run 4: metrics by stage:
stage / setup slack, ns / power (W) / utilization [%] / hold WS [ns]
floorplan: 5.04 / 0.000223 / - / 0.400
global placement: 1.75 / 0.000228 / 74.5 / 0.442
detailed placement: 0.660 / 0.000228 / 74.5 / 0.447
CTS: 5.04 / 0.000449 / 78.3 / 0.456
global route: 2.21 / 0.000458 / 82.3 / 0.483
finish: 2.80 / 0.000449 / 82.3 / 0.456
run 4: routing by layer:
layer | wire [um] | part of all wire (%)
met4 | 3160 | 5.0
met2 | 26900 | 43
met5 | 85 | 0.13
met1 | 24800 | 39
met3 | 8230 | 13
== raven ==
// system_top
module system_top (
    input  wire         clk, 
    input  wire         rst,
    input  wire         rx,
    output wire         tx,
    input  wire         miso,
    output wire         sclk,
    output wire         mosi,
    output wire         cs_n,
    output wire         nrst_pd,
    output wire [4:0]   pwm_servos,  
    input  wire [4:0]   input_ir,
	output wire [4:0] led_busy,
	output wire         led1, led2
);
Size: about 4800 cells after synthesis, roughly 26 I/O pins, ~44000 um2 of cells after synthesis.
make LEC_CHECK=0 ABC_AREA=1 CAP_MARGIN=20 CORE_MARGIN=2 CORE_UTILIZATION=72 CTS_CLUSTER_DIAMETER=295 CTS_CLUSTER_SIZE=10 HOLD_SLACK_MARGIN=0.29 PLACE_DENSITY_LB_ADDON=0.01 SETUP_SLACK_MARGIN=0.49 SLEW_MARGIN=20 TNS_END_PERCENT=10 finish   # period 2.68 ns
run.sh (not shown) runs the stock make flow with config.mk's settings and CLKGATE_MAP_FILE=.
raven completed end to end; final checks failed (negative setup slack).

--

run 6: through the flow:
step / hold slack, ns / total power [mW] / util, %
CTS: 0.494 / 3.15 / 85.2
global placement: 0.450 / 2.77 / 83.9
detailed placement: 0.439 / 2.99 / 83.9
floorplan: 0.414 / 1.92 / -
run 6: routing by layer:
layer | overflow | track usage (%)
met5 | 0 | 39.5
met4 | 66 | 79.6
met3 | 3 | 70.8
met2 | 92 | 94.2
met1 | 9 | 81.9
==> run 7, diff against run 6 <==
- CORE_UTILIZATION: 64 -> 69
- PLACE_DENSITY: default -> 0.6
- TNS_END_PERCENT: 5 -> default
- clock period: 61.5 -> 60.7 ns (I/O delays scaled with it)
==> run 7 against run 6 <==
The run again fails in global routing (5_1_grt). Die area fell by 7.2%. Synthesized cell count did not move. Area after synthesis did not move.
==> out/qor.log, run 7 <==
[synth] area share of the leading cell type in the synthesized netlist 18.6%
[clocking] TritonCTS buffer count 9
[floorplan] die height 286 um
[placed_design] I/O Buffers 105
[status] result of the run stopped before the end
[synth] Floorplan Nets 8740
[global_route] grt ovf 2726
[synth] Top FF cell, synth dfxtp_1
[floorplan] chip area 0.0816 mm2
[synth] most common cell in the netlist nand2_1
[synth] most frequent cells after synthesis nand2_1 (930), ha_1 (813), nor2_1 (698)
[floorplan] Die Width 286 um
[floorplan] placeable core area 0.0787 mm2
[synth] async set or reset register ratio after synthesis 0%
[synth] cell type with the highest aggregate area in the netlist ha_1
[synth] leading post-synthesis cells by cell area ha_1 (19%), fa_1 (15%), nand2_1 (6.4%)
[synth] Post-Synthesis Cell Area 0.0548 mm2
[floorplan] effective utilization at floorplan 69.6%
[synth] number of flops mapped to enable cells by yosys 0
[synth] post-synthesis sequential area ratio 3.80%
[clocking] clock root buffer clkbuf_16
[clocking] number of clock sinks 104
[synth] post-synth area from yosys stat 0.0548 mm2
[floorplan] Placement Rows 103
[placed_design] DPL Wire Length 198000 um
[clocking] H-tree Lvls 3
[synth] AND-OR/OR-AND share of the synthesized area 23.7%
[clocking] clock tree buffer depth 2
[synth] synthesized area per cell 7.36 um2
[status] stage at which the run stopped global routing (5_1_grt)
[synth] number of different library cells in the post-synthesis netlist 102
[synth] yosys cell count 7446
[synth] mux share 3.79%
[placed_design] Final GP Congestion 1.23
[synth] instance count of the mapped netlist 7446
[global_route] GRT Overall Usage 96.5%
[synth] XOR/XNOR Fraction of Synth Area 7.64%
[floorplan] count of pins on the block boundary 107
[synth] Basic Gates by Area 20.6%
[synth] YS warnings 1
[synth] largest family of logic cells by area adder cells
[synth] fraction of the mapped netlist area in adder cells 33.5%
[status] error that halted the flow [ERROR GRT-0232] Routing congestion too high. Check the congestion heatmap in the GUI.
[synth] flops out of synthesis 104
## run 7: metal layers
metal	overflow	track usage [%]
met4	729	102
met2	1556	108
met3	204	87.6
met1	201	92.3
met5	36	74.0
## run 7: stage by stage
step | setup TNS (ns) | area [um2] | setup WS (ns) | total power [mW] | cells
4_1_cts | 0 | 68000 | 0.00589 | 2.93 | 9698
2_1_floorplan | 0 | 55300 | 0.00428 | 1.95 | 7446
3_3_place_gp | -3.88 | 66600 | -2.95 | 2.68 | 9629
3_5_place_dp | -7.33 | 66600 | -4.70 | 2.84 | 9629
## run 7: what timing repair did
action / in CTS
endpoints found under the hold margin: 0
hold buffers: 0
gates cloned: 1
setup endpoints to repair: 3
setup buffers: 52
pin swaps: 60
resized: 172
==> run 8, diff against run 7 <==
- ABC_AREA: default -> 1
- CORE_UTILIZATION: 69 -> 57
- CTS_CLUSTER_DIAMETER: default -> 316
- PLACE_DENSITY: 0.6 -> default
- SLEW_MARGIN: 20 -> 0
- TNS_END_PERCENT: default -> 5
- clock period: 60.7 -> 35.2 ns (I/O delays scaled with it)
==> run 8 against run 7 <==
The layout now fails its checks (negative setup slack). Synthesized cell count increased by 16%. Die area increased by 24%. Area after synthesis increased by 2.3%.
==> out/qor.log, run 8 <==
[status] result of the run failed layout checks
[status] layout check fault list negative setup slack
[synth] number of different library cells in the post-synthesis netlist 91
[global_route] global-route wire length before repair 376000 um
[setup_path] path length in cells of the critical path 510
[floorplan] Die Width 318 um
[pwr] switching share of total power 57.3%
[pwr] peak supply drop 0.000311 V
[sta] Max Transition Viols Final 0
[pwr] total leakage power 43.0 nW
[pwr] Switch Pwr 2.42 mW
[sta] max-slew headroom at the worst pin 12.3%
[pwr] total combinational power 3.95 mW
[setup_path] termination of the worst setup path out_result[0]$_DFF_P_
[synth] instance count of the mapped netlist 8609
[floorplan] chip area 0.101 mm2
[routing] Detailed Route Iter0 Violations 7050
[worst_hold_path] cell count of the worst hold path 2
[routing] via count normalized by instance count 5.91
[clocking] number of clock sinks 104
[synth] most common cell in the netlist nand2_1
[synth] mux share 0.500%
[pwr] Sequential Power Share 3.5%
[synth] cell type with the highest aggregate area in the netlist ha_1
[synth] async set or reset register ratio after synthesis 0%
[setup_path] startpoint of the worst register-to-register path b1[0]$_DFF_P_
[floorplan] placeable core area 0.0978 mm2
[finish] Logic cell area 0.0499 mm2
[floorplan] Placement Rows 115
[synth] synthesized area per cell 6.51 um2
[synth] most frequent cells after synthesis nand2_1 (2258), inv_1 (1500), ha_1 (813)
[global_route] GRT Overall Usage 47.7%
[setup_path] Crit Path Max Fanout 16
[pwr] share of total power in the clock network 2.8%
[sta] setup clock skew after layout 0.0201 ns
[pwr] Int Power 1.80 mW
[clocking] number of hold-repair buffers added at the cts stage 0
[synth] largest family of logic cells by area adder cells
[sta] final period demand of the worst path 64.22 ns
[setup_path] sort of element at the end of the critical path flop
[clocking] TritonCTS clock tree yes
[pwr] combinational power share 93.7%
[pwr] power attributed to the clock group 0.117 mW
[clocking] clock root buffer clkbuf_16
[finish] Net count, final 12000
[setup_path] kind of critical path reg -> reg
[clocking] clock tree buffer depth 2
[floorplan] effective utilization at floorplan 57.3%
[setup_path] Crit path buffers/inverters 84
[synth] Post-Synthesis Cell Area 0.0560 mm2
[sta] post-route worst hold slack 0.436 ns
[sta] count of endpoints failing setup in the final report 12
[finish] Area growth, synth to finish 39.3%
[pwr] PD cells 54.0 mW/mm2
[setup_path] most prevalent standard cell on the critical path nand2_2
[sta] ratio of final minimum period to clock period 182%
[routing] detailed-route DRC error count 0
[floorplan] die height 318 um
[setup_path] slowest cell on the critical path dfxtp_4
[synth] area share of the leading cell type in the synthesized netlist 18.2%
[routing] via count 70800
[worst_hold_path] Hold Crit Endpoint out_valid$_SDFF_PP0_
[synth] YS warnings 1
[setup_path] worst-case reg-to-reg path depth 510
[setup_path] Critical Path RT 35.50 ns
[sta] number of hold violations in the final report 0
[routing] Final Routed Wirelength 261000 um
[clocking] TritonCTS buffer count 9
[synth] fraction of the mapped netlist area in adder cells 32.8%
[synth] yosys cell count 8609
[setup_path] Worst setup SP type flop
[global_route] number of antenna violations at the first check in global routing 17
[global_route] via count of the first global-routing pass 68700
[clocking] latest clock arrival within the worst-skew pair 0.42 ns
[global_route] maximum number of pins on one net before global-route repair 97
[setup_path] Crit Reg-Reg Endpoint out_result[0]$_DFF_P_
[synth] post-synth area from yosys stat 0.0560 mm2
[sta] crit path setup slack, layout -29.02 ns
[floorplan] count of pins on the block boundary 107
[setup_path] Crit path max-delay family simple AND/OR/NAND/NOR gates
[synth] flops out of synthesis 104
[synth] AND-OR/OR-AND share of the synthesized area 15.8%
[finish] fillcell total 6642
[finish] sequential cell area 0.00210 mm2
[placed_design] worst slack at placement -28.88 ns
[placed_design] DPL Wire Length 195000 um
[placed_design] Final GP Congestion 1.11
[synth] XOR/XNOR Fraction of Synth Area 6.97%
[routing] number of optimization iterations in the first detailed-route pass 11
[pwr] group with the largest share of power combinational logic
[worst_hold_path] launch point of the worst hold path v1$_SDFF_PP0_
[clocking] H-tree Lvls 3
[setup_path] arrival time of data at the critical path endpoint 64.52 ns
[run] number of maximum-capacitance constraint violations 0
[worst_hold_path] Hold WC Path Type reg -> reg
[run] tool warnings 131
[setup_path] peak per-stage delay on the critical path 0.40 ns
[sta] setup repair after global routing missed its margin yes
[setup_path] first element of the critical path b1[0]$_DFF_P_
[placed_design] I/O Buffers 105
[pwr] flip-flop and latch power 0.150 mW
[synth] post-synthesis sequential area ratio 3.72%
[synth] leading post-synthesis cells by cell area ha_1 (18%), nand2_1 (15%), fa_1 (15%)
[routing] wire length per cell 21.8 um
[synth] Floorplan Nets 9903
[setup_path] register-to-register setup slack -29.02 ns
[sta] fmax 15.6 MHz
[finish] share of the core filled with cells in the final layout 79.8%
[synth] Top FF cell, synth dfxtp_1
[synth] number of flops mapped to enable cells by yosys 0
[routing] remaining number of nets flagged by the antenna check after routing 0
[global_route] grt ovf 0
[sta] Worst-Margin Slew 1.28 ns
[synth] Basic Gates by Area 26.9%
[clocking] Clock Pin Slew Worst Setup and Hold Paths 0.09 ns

**Action item:** Reproduce, character for character, only the lines of the preceding data that start at the line with "[synth] mux share 3.79%" and end at the line with "[synth] fraction of the mapped netlist area in adder cells 33.5%", both included.

**Answer:**
[synth] mux share 3.79%
[placed_design] Final GP Congestion 1.23
[synth] instance count of the mapped netlist 7446
[global_route] GRT Overall Usage 96.5%
[synth] XOR/XNOR Fraction of Synth Area 7.64%
[floorplan] count of pins on the block boundary 107
[synth] Basic Gates by Area 20.6%
[synth] YS warnings 1
[synth] largest family of logic cells by area adder cells
[synth] fraction of the mapped netlist area in adder cells 33.5%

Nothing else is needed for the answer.